**EXERCISE**
Determine which lines of the records include the word "flow", and copy them.
━━━ MATERIAL PROVIDED ━━━
### src/rtl/ght_pkg.sv
// Shared types, codes and helpers for the generational handle table.
// No dependencies; imported by every module of the block.
`timescale 1ns / 1ps

package ght_pkg;

    // Request kinds
    localparam logic [1:0] FUNC_ALLOC   = 2'd0;
    localparam logic [1:0] FUNC_LOOKUP  = 2'd1;
    localparam logic [1:0] FUNC_DESTROY = 2'd2;

    // Result status codes
    localparam logic [1:0] STATUS_OK   = 2'd0;
    localparam logic [1:0] STATUS_FULL = 2'd1;
    localparam logic [1:0] STATUS_BAD  = 2'd2;

    // Used-bit map word geometry
    localparam int BM_BITS  = 32;
    localparam int BM_OFF_W = 5;
    localparam int BM_GRP   = 8;

    typedef struct packed {
        logic [1:0]  func;
        logic [7:0]  handle_index;
        logic [31:0] handle_generation;
        logic [31:0] new_tex_slot;
        logic [14:0] new_width;
        logic [14:0] new_height;
    } ght_req_t;

    typedef struct packed {
        logic [1:0]  status;
        logic [7:0]  out_index;
        logic [31:0] out_generation;
        logic [31:0] out_tex_slot;
        logic [14:0] out_width;
        logic [14:0] out_height;
    } ght_rsp_t;

    // One slot of the entry memory
    typedef struct packed {
        logic [31:0] gen;
        logic [31:0] tex;
        logic [14:0] width;
        logic [14:0] height;
    } ght_entry_t;

    // Lowest clear bit of a map word
    typedef struct packed {
        logic                found;
        logic [BM_OFF_W-1:0] pos;
    } ght_zpos_t;

    typedef enum logic [1:0] {
        GHT_IDLE,
        GHT_READ,
        GHT_CHECK,
        GHT_ALLOC
    } ght_state_t;

    // Advance a generation, skipping zero on wrap
    function automatic logic [31:0] ght_next_gen(input logic [31:0] g);
        logic [31:0] n;
        n = g + 32'd1;
        return (n == 32'd0) ? 32'd1 : n;
    endfunction

endpackage

### src/rtl/ght_first_zero.sv
// Two-level priority encoder: lowest clear bit of one used-bit map word.
// Depends on ght_pkg for the word geometry and the result type.
`timescale 1ns / 1ps

module ght_first_zero (
    input  logic [ght_pkg::BM_BITS-1:0] bits,
    output ght_pkg::ght_zpos_t          zpos
);
    import ght_pkg::*;

    localparam int NGRP  = BM_BITS / BM_GRP;
    localparam int GPOS_W = $clog2(BM_GRP);

    logic [NGRP-1:0]   grp_found;
    logic [GPOS_W-1:0] grp_pos [NGRP];

    // Find the lowest clear bit inside each byte
    always_comb begin
        for (int g = 0; g < NGRP; g++) begin
            grp_found[g] = 1'b0;
            grp_pos[g]   = '0;
            for (int b = BM_GRP - 1; b >= 0; b--) begin
                if (!bits[g*BM_GRP + b]) begin
                    grp_found[g] = 1'b1;
                    grp_pos[g]   = GPOS_W'(b);
                end
            end
        end
    end

    // Pick the lowest byte that has one
    always_comb begin
        zpos = '0;
        for (int g = NGRP - 1; g >= 0; g--) begin
            if (grp_found[g]) begin
                zpos.found = 1'b1;
                zpos.pos   = BM_OFF_W'(g*BM_GRP) + BM_OFF_W'(grp_pos[g]);
            end
        end
    end

endmodule
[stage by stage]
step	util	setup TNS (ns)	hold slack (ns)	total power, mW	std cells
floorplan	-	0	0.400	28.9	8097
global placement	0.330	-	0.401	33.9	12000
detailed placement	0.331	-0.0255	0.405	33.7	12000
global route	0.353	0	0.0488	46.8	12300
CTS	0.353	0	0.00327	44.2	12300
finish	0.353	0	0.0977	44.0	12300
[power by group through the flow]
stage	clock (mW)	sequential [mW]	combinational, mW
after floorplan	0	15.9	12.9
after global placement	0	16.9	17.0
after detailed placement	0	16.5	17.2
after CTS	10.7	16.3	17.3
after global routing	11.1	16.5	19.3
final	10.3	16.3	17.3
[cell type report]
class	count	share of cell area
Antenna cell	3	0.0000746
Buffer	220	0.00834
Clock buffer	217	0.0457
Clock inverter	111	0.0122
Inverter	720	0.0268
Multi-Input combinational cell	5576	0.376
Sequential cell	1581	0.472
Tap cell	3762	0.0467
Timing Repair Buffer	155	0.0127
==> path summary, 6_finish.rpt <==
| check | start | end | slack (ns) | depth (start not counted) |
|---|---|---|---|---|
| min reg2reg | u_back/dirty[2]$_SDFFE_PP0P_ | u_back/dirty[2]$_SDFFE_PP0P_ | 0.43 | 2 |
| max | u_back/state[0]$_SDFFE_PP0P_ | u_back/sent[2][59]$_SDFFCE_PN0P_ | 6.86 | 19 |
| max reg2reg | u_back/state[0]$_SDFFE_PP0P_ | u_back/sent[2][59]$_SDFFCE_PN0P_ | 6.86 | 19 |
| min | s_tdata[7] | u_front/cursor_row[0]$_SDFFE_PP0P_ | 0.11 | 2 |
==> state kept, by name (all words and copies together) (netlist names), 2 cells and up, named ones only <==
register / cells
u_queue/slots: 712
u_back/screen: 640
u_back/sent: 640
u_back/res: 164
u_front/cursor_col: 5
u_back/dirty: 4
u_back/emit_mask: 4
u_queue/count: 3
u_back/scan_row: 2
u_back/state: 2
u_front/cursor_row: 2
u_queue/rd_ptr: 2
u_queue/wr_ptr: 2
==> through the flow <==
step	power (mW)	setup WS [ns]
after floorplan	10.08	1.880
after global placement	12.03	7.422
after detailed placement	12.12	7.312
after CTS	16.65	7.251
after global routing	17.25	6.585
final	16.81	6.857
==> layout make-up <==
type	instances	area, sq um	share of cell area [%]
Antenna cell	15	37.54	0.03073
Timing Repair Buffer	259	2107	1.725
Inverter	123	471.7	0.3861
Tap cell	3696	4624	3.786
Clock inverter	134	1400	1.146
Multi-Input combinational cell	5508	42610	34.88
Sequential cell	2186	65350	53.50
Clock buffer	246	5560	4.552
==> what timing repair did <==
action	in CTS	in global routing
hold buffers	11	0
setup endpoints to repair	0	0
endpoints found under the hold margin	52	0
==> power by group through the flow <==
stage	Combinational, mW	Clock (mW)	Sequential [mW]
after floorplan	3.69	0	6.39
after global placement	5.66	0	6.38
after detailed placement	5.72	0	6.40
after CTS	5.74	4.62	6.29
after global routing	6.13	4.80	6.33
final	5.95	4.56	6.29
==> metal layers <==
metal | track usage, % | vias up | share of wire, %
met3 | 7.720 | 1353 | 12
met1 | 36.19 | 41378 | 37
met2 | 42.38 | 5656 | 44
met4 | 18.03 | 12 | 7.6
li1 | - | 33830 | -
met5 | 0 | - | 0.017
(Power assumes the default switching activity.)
File: config.mk
export PLATFORM = sky130hd
export DESIGN_NAME = modular_inverse_ext_euclid_unit_flat
export DESIGN_NICKNAME = d
export VERILOG_FILES = /design/src/rtl/mie_pkg.sv /design/src/rtl/mie_ifs.sv /design/src/rtl/mie_step_unit.sv /design/src/rtl/mie_core.sv /design/src/rtl/modular_inverse_ext_euclid_unit.sv /design/src/flat_wrapper.sv
export SDC_FILE = /design/constraint.sdc
export NUM_CORES = 1
export LEC_CHECK = 0
export BUFFER_PORTS_ARGS = -buffer_cell sky130_fd_sc_hd__buf_4
export CORE_MARGIN = 1
export CORE_UTILIZATION = 47
export CTS_BUF_LIST = sky130_fd_sc_hd__clkbuf_8 sky130_fd_sc_hd__clkbuf_16
export DETAILED_ROUTE_END_ITERATION = 10
export PLACE_DENSITY = 0.73
export SYNTH_ARGS = -nofsm -noshare
export SYNTH_HDL_FRONTEND = slang
export SYNTH_HIERARCHICAL = 1
export SYNTH_SLANG_ARGS = --single-unit
File: constraint.sdc
create_clock -name i_clk -period 5.26 [get_ports i_clk]
set_clock_uncertainty 0.1 [all_clocks]
set_input_delay 1.052 -clock i_clk [delete_from_list [all_inputs] [get_ports i_clk]]
set_output_delay 1.052 -clock i_clk [all_outputs]
set_load 0.01 [all_outputs]
$ cat src/rtl/chis_ram.sv
// ----------------------------------------------------------------------------
// Chained hash table - generic RAM
// One write port, one read port, registered read data.
// ----------------------------------------------------------------------------
module chis_ram #(
   parameter  int WIDTH = 8,
   parameter  int DEPTH = 16,
   localparam int AW    = (DEPTH > 1) ? $clog2(DEPTH) : 1
) (
   input  logic             clock,
   input  logic             wr_en,
   input  logic [AW-1:0]    wr_addr,
   input  logic [WIDTH-1:0] wr_data,
   input  logic             rd_en,
   input  logic [AW-1:0]    rd_addr,
   output logic [WIDTH-1:0] rd_data
);

   logic [WIDTH-1:0] mem_ff [DEPTH];
   logic [WIDTH-1:0] rd_data_ff;

   always_ff @(posedge clock) begin
      if (wr_en) begin
         mem_ff[wr_addr] <= wr_data;
      end
      if (rd_en) begin
         rd_data_ff <= mem_ff[rd_addr];
      end
   end

   assign rd_data = rd_data_ff;

endmodule

$ cat src/rtl/chis_ctrl.sv
// ----------------------------------------------------------------------------
// Chained hash table - controller
// Sequences clearing, bucket reduction, head lookup, insert and chain walk.
// ----------------------------------------------------------------------------
module chis_ctrl (
   input  logic                   clock,
   input  logic                   reset,
   input  logic                   req_valid,
   output logic                   req_stall,
   input  chis_pkg::dp_status_type sts,
   output chis_pkg::cmd_type      cmd
);

   chis_pkg::state_type state_ff;
   chis_pkg::state_type state_in;

   always_ff @(posedge clock) begin
      if (reset) begin
         state_ff <= chis_pkg::ST_CLEAR;
      end else begin
         state_ff <= state_in;
      end
   end

   always_comb begin
      state_in = state_ff;
      unique case (state_ff)
         chis_pkg::ST_CLEAR: begin
            if (sts.clear_done) state_in = chis_pkg::ST_IDLE;
         end
         chis_pkg::ST_IDLE: begin
            if (req_valid) state_in = chis_pkg::ST_MOD;
         end
         chis_pkg::ST_MOD: begin
            if (sts.mod_done) state_in = chis_pkg::ST_HEAD;
         end
         chis_pkg::ST_HEAD: begin
            state_in = chis_pkg::ST_DECIDE;
         end
         chis_pkg::ST_DECIDE: begin
            if (sts.is_search && sts.head_valid) begin
               state_in = chis_pkg::ST_WALK;
            end else begin
               state_in = chis_pkg::ST_REPLY;
            end
         end
         chis_pkg::ST_WALK: begin
            if (sts.key_match || !sts.link_valid) state_in = chis_pkg::ST_REPLY;
         end
         chis_pkg::ST_REPLY: begin
            if (sts.rsp_free) state_in = chis_pkg::ST_IDLE;
         end
         default: begin
            state_in = chis_pkg::ST_CLEAR;
         end
      endcase
   end

   always_comb begin
      cmd          = '0;
      cmd.res_code = chis_pkg::RES_OK;
      req_stall    = 1'b1;
      unique case (state_ff)
         chis_pkg::ST_CLEAR: begin
            cmd.clear_step = 1'b1;
         end
         chis_pkg::ST_IDLE: begin
            req_stall    = 1'b0;
            cmd.load_req = req_valid;
         end
         chis_pkg::ST_MOD: begin
            cmd.mod_step = 1'b1;
         end
         chis_pkg::ST_HEAD: begin
            cmd.head_read = 1'b1;
         end
         chis_pkg::ST_DECIDE: begin
            priority if (!sts.is_search && sts.pool_full) begin
               cmd.res_set  = 1'b1;
               cmd.res_code = chis_pkg::RES_FULL;
            end else if (!sts.is_search) begin
               cmd.ins_commit    = 1'b1;
               cmd.res_set       = 1'b1;
               cmd.res_code      = chis_pkg::RES_OK;
               cmd.res_from_pool = 1'b1;
            end else if (sts.head_valid) begin
               cmd.node_read_head = 1'b1;
            end else begin
               cmd.res_set  = 1'b1;
               cmd.res_code = chis_pkg::RES_MISS;
            end
         end
         chis_pkg::ST_WALK: begin
            priority if (sts.key_match) begin
               cmd.res_set  = 1'b1;
               cmd.res_code = chis_pkg::RES_OK;
            end else if (sts.link_valid) begin
               cmd.node_read_link = 1'b1;
            end else begin
               cmd.res_set  = 1'b1;
               cmd.res_code = chis_pkg::RES_MISS;
            end
         end
         chis_pkg::ST_REPLY: begin
            cmd.rsp_load = sts.rsp_free;
         end
         default: begin
            cmd = '0;
         end
      endcase
   end

endmodule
━━━
**EXERCISE OUTPUT**
[power by group through the flow]
==> through the flow <==
==> power by group through the flow <==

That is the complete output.